El Gobierno nacional y los alcaldes han de ir más lejos para estar a la altura de las exigencias de la crisis. Las empresas privadas y los bancos tienen que actuar. Y es una obligación personal de cada uno de nosotros, ciudadanos. Parece desproporcionado decirlo pero es un asunto de vida o muerte. De todos en la cama o todos en el suelo. ¿Seremos capaces esta vez de comportarnos como seres humanos?
El silencio
Las calles están vacías. La locura de correr para llegar puntuales se ha detenido. La ansiedad del tráfico insoportable no nos atrapa.
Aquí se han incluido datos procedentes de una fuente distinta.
--- config.mk ---
export PLATFORM = sky130hd
export DESIGN_NAME = spq_ctrl
export DESIGN_NICKNAME = d
export VERILOG_FILES = /design/src/rtl/core/spq_pkg.sv /design/src/rtl/core/spq_ctrl.sv
export SDC_FILE = /design/constraint.sdc
export NUM_CORES = 1
export LEC_CHECK = 0
export ABC_AREA = 1
export BUFFER_PORTS_ARGS = -buffer_cell sky130_fd_sc_hd__buf_2
export CORE_AREA = 2 2 39 41
export DETAILED_ROUTE_END_ITERATION = 8
export DIE_AREA = 0 0 41 43
export GPL_ROUTABILITY_DRIVEN = 1
export PLACE_DENSITY = 0.32
export RECOVER_POWER = 50
export SLEW_MARGIN = 20
export SYNTH_ARGS = -nofsm -noshare
export SYNTH_HDL_FRONTEND = slang
export SYNTH_SLANG_ARGS = --single-unit
--- constraint.sdc ---
create_clock -name clk_i -period 0.8 [get_ports clk_i]
set_input_delay 0 -clock clk_i [delete_from_list [all_inputs] [get_ports clk_i]]
set_output_delay 0 -clock clk_i [all_outputs]
set_load 0.02 [all_outputs]
<file path="config.mk">
export PLATFORM = sky130hd
export DESIGN_NAME = ewh_div
export DESIGN_NICKNAME = d
export VERILOG_FILES = /design/src/ewh_pkg.sv /design/src/ewh_div.sv
export SDC_FILE = /design/constraint.sdc
export NUM_CORES = 1
export LEC_CHECK = 0
export BUFFER_PORTS_ARGS = -buffer_cell sky130_fd_sc_hd__buf_2
export CAP_MARGIN = 25
export CORE_MARGIN = 4
export CORE_UTILIZATION = 40
export CTS_CLUSTER_DIAMETER = 200
export CTS_CLUSTER_SIZE = 8
export DETAILED_ROUTE_END_ITERATION = 8
export GPL_ROUTABILITY_DRIVEN = 0
export PLACE_DENSITY = 0.6
export SYNTH_ARGS = -nofsm -noshare
export SYNTH_HDL_FRONTEND = slang
export SYNTH_SLANG_ARGS = --single-unit
</file>
<file path="constraint.sdc">
create_clock -name clk -period 6 [get_ports clk]
set_input_delay 1.2 -clock clk [delete_from_list [all_inputs] [get_ports clk]]
set_output_delay 1.2 -clock clk [all_outputs]
set_load 0.005 [all_outputs]
</file>
<file path="src/ewh_pkg.sv">
package ewh_pkg;

  localparam int SAMP_W     = 16;
  localparam int KIND_W     = 2;
  localparam int BIN_W      = 6;
  localparam int CNT_W      = 13;
  localparam int FREQ_W     = 17;
  localparam int FRAC_W     = 16;
  localparam int ROOT_W     = 18;
  localparam int AUTO_SPLIT = 100;

  localparam logic [FREQ_W-1:0] Q_ONE = 17'h10000;

  localparam logic OP_LOAD  = 1'b0;
  localparam logic OP_QUERY = 1'b1;

  localparam logic [KIND_W-1:0] KIND_ROW   = 2'd0;
  localparam logic [KIND_W-1:0] KIND_QUERY = 2'd1;
  localparam logic [KIND_W-1:0] KIND_EMPTY = 2'd2;

  typedef struct packed {
    logic               operation;
    logic signed [SAMP_W-1:0] sample_value;
    logic               last_sample;
  } in_item_t;

  typedef struct packed {
    logic [KIND_W-1:0] result_kind;
    logic [BIN_W-1:0]  bin_index;
    logic [CNT_W-1:0]  bin_count;
    logic [CNT_W-1:0]  cumulative_count;
    logic [FREQ_W-1:0] relative_freq;
    logic [FREQ_W-1:0] cumulative_freq;
    logic [CNT_W-1:0]  max_count;
    logic [FREQ_W-1:0] max_relative_freq;
    logic [BIN_W-1:0]  class_count;
    logic              last_of_run;
  } out_item_t;

  typedef struct packed {
    logic busy;
    logic done;
  } div_stat_t;

endpackage

</file>
<file path="src/ewh_div.sv">
module ewh_div #(
  parameter int DW = 29,
  parameter int VW = 16
) (
  input  logic                clk,
  input  logic                rst_n,
  input  logic                start,
  input  logic [DW-1:0]       dividend,
  input  logic [VW-1:0]       divisor,
  output logic [DW-1:0]       quotient,
  output ewh_pkg::div_stat_t  stat
);
  import ewh_pkg::*;

  localparam int CNTW = $clog2(DW + 1);

  logic [DW-1:0]   quo_r;
  logic [VW-1:0]   rem_r;
  logic [VW-1:0]   dvs_r;
  logic [CNTW-1:0] cnt_r;
  logic            busy_r;
  logic            done_r;
  logic [VW:0]     trial_nxt;
  logic            fits_nxt;

  // restoring division, one quotient bit per cycle
  assign trial_nxt = {rem_r, quo_r[DW-1]};
  assign fits_nxt  = (trial_nxt >= {1'b0, dvs_r});

  always_ff @(posedge clk) begin
    if (!rst_n) begin
      busy_r <= 1'b0;
      done_r <= 1'b0;
      cnt_r  <= '0;
    end else begin
      done_r <= 1'b0;
      if (start && !busy_r) begin
        busy_r <= 1'b1;
        cnt_r  <= CNTW'(DW);
        quo_r  <= dividend;
        rem_r  <= '0;
        dvs_r  <= divisor;
      end else if (busy_r) begin
        rem_r <= fits_nxt ? VW'(trial_nxt - {1'b0, dvs_r}) : trial_nxt[VW-1:0];
        quo_r <= {quo_r[DW-2:0], fits_nxt};
        cnt_r <= cnt_r - 1'b1;
        if (cnt_r == CNTW'(1)) begin
          busy_r <= 1'b0;
          done_r <= 1'b1;
        end
      end
    end
  end

  assign quotient  = quo_r;
  assign stat.busy = busy_r;
  assign stat.done = done_r;

`ifndef SYNTHESIS
  a_start_busy: assert property (@(posedge clk) disable iff (!rst_n)
    start && !busy_r |=> busy_r) else $error("divider did not start");
  a_done_idle: assert property (@(posedge clk) disable iff (!rst_n)
    done_r |-> !busy_r && $past(busy_r)) else $error("done without a run");
  a_done_pulse: assert property (@(posedge clk) disable iff (!rst_n)
    done_r |=> !done_r) else $error("done held");
`endif

endmodule

</file>
==> run summary <==
For this run, the leading register cell type out of synthesis is edfxtp_1. The number of endpoints failing setup at the final stage is 0. In this run the most critical hold path is launched from cnt_r[2]. The minimum clock period after layout came out at between 2 and 3 ns.

The estimated wirelength of the detail-placed design is roughly 6500 um. The run finished with clean final reports. The number of buffer cells added on primary ports is 78. The number of warnings printed during yosys synthesis is 0. The worst-case clock skew came out at about 0.010 ns. The final count of hold timing violations came out at 0. The die outline area is about 0.011 mm2. The number of global-route vias before repair came to between 3000 and 4000. Setup repair after global routing left no endpoint under its margin. The standard-cell row count is 35. The placed instance count is about 580. The post-CTS setup buffer count is 0. The maximum frequency from static timing analysis is between 0.3 and 0.4 GHz. The longest clock path from root to sink contains 2 buffers. Measured along the x axis, the die boundary spans roughly 110 um. After synthesis, the share of flip-flops with an asynchronous set or reset is 0.

In this run the clock root is driven by a clkbuf_8. The residual antenna-violating net count after detailed routing is 0. The final wirelength came out at 8960 um.

The fraction of post-synthesis cell area in the top cell type by area is 0.479. The global route total overflow is 0. The number of antenna repair diodes came out at 0. For this design the top-level I/O count stands at slightly below 80. The instance count of the mapped netlist came out at 380.

The fraction of the yosys area taken by sequential cells came out at 0.516. The total of hold buffers inserted after clock tree synthesis came out at 0. The number of non-filler instances in the completed layout came out at approximately 590.

The worst setup path is captured at a flip-flop. STA classifies the critical path startpoint as a flip-flop. Traced cell by cell, the critical path runs through ha_1 > a21o_1 > a31oi_4 > a21oi_4 > o31ai_4 > nand2_2 > a211oi_1. When the netlist entered floorplanning its net count stood at approximately 450. The maximum resistive drop on vdd is 0.130 mV. The net count of the finished layout is around 520. The vertical die dimension came out at between 100 and 150 um.

Of all cell types, the one taking the most synthesized area is edfxtp_1. Leaving out fill and tap cells, the most frequent cells in the layout are nand2_1 (94), buf_2 (78), edfxtp_1 (61). The clock drives slightly below 70 sinks. The library cell used most frequently in the layout, excluding fill and tap cells, is nand2_1. Buffers inserted during clock tree synthesis total 9. In the final timing run, aggregate negative setup slack is 0 ns.

After detailed routing, the average wire length per cell comes to around 15 um. The worst hold path class is flip-flop to flip-flop. The initial antenna violation count is 0. The count of different cell masters after synthesis is 54. The layout cell share with drive strength beyond 1 came out at 0.245. Entering global routing, the biggest net connects between 40 and 50 pins. For this run, the detailed router's first-pass iteration total came to 4. For the pin with the worst max-slew slack, the measured transition is between 0.7 and 0.8 ns. The slowest stage cell on the critical path is o31ai_4.

The instance area after placement is approximately 0.0043 mm2. Summing every instance area after synthesis gives 0.00382 mm2. The average cell area after synthesis is about 10 um2. The total number of vias is ~3000. The setup slack on the worst flop-to-flop path is approximately 3.3 ns.

The fill cell instance count of the final layout is a little over 900. The count of cells along the worst register-to-register path is 7. The clock transition at the registers of the reported paths is 0.08 ns.

Across every metal layer, demand over resource in global routing totals 0.164. The DRC violation count after routing came out at 0. The number of gates resized after CTS was 0.

The total power consumption of the routed design came out at around 1.3 mW. Using the TritonRoute via totals, the vias-per-cell ratio works out to slightly above 5. The power per unit of standard cell area came out at 289 mW/mm2. The classification of the worst setup path is flip-flop to flip-flop. The tool flagged a number of max-cap violations equal to 0.

The starting density of the core came out at 0.412. The delay contributed by the slowest stage of the critical path came out at roughly 0.61 ns. The worst-path maximum fanout is 12.

The clock insertion delay at the later pin of the skew report is around 0.34 ns. The final worst-path cycle share is 0.450. Hold timing on the final database bottoms out at a slack of roughly 0.51 ns.

The start of the worst register-to-register path is rem_r[3]. The post-synthesis sequential element count is 68. The worst flop-to-flop path endpoint is rem_r[1]. The leakage power came out at ~2.0 nW. The endpoint required time on the critical path is between 6 and 7 ns. The count of pins over their slew limit is 0.

The normalized max-slew margin is 0.526. After synthesis, the cell types taking the most area are edfxtp_1 (48%), nand2_1 (9.2%), ha_1 (5.9%). For hold timing, the worst endpoint is cnt_r[2]. The region available for standard cell placement spans about 0.0093 mm2. The post-layout instance area came out at between 0.004 and 0.005 mm2. TritonCTS built the clock tree. The clock tree synthesis step divided the H-tree into 3 levels. The number of synthesized flops with an enable pin came out at just over 60. The area growth from synthesis to final layout is 18.7%. The first global-routing pass estimated 14800 um of wire.

The worst hold path cell count came out at 1. The first-iteration detailed-routing DRC count is 164. Data on the critical path arrives at its endpoint at between 2 and 3 ns.
==> synth_stat cells, types with 4 or more instances <==
library cell and number:
a21oi_1 21, o21ai_0 12, nand2_1 94, a21o_1 4
clkbuf_1 10, xor2_1 4, edfxtp_1 61, dfxtp_1 7
o22ai_1 6, ha_1 18, and3_1 5, nor2_1 17
nand3_1 11, nor3_1 7, xnor2_1 4, a211oi_1 6
inv_1 23, nor2b_1 6
==> cell families after synthesis <==
family | count (synthesis) | share of synthesized area
DFF | 68 | 0.516
xor gates and xnor gates | 8 | 0.0183
muxes | 3 | 0.00785
adders and majority gates | 19 | 0.0641
and+or+nand+nor | 158 | 0.184
AOI/OAI and AO/OA | 84 | 0.162
buffers and inverters | 40 | 0.0481
==> worst max path at each step <==
| stage | start | to | slack [ns] | cells after the start |
|---|---|---|---|---|
| 3_5_place_dp | rst_n | dvs_r[14] | 3.30 | 4 |
| 3_3_place_gp | rst_n | dvs_r[15] | 3.39 | 4 |
| 6_report | rem_r[3] | rem_r[1] | 3.30 | 7 |
| 2_1_floorplan | rst_n | quotient[0] | 2.35 | 2 |
| 4_1_cts | rem_r[3] | rem_r[1] | 3.30 | 7 |
| 5_1_grt | rem_r[3] | rem_r[1] | 3.07 | 7 |
==> sequential cells by signal, indices dropped and copies added (netlist names) <==
name      cells
quotient     29
dvs_r        16
rem_r        16
cnt_r         5
busy_r        1
done_r        1
==> per-stage QoR <==
stage          worst slack [ns]   util
6_report                   3.30  0.489
5_1_grt                    3.07  0.489
4_1_cts                    3.30  0.489
3_5_place_dp               3.30  0.466
3_3_place_gp               3.39  0.466
2_1_floorplan              2.35      -
==> power by group <==
| group | switching [mW] | total [mW] | internal, mW |
|---|---|---|---|
| clock | 0.172 | 0.405 | 0.233 |
| combinational | 0.184 | 0.314 | 0.130 |
| sequential | 0.0241 | 0.595 | 0.570 |
| total | 0.380 | 1.31 | 0.933 |
==> worst max-delay path: cells and delay by family (launching register included) <==
family	cells	cell delay, ns
AO/OA/AOI/OAI	5	1.47
adder cells (fa/ha/maj)	1	0.43
flip-flops	1	0.40
AND/OR/NAND/NOR	1	0.22
==> routing by layer <==
| layer | track usage | share of wire | vias up | wire length (um) |
|---|---|---|---|---|
| li1 | - | - | 1510 | - |
| met1 | 0.210 | 0.45 | 1390 | 3990 |
| met2 | 0.267 | 0.48 | 84 | 4330 |
| met3 | 0.0514 | 0.061 | 8 | 544 |
| met4 | 0.0490 | 0.0097 | 0 | 87 |
| met5 | 0 | 0 | - | 0 |
==> final cells by class <==
type                    instances  area [um2]  area share
clock inverters                 7        90.1      0.0198
clock buffers                   9         124      0.0273
flip-flops and latches         68        1970       0.434
multi-input cells             272        1680       0.370
inverters                      23        86.3      0.0190
well taps                     129         161      0.0355
repair buffers                 83         428      0.0942
Power figures use the tool's default switching activity.
### config.mk
export PLATFORM = sky130hd
export DESIGN_NAME = trbs_ctrl
export DESIGN_NICKNAME = d
export VERILOG_FILES = /design/src/rtl/trbs_pkg.sv /design/src/rtl/trbs_ctrl.sv
export SDC_FILE = /design/constraint.sdc
export NUM_CORES = 1
export LEC_CHECK = 0
export ABC_CLOCK_PERIOD_IN_PS = 1700
export BUFFER_PORTS_ARGS = -buffer_cell sky130_fd_sc_hd__buf_2
export CAP_MARGIN = 20
export CORE_AREA = 2 2 39 41
export DETAILED_ROUTE_END_ITERATION = 8
export DIE_AREA = 0 0 41 43
export GPL_TIMING_DRIVEN = 1
export RECOVER_POWER = 100
export SYNTH_ARGS = -nofsm -noshare
export SYNTH_HDL_FRONTEND = slang
export SYNTH_SLANG_ARGS = --single-unit
export TNS_END_PERCENT = 30
### constraint.sdc
create_clock -name i_clk -period 1.7 [get_ports i_clk]
set_input_delay 0 -clock i_clk [delete_from_list [all_inputs] [get_ports i_clk]]
set_output_delay 0 -clock i_clk [all_outputs]
set_load 0.01 [all_outputs]
### src/rtl/trbs_pkg.sv
package trbs_pkg;

    // Field widths of one input item and one result item
    localparam int unsigned ADDR_W     = 8;
    localparam int unsigned DATA_W     = 8;
    localparam int unsigned MASK_W     = 3;
    localparam int unsigned STAT_W     = 2;
    localparam int unsigned S_TDATA_W  = ADDR_W + DATA_W;
    localparam int unsigned M_FIELDS_W = DATA_W + MASK_W + STAT_W;
    localparam int unsigned M_TDATA_W  = ((M_FIELDS_W + 7) / 8) * 8;
    localparam int unsigned M_PAD_W    = M_TDATA_W - M_FIELDS_W;

    // Entries per copy bank
    localparam int unsigned BANK_DEPTH_DEF = 256;
    localparam int unsigned NUM_COPIES     = 3;

    // Operation carried on tuser
    localparam logic OP_READ  = 1'b0;
    localparam logic OP_WRITE = 1'b1;

    // Erased byte value
    localparam logic [DATA_W-1:0] ERASED_BYTE = 8'hFF;

    // Vote status codes
    localparam logic [STAT_W-1:0] STATUS_AGREE     = 2'd0;
    localparam logic [STAT_W-1:0] STATUS_CORRECTED = 2'd1;
    localparam logic [STAT_W-1:0] STATUS_DIFFERED  = 2'd2;

    // Repair mask bits
    localparam logic [MASK_W-1:0] REPAIR_NONE  = 3'b000;
    localparam logic [MASK_W-1:0] REPAIR_ONE   = 3'b001;
    localparam logic [MASK_W-1:0] REPAIR_TWO   = 3'b010;
    localparam logic [MASK_W-1:0] REPAIR_THREE = 3'b100;

    // Controller states, one-hot
    typedef enum logic [2:0] {
        ST_CLEAR = 3'b001,
        ST_IDLE  = 3'b010,
        ST_VOTE  = 3'b100
    } t_state;

    // Controller to datapath
    typedef struct packed {
        logic clear_en;   // write erased byte at sweep counter, advance it
        logic write_all;  // write input byte to all copies, load zero result
        logic rd_issue;   // latch index, read all copies
        logic commit;     // vote, write back repairs, load result
    } t_dp_cmd;

    // Datapath to controller
    typedef struct packed {
        logic clear_last;
        logic out_valid;
    } t_dp_status;

endpackage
Si queremos, por fin podemos hacer silencio. Si lo hacemos tenemos la oportunidad de acceder a lo profundo de nosotros mismos, conectarnos y comprender. Podemos hacerlo en familia. Es el momento de dosificar el tiempo ante la televisión y el celular para abrir espacio a la realidad del misterio que se deja sentir cuando nos abandonamos en quietud a lo que llega desde nuestra experiencia interior. Allí accedemos a la sabiduría que hace clara la razón de vivir, y lúcida la conciencia y las responsabilidades personales y públicas.
Allí cobra sentido la determinación de avanzar a sabiendas de nuestra propia fragilidad. La necesidad que tenemos los unos de los otros. El significado de la dignidad auténtica que solo existe si las condiciones de la misma están dadas para todos y todas. La viabilidad de lo que nos parecía imposible: la generosidad, la solidaridad y, más allá de la justicia, la reconciliación y el perdón. El coraje de vivir en medio de la vulnerabilidad.
*Padre Jesuita, filósofo, economista y presidente de la Comisión de la Verdad.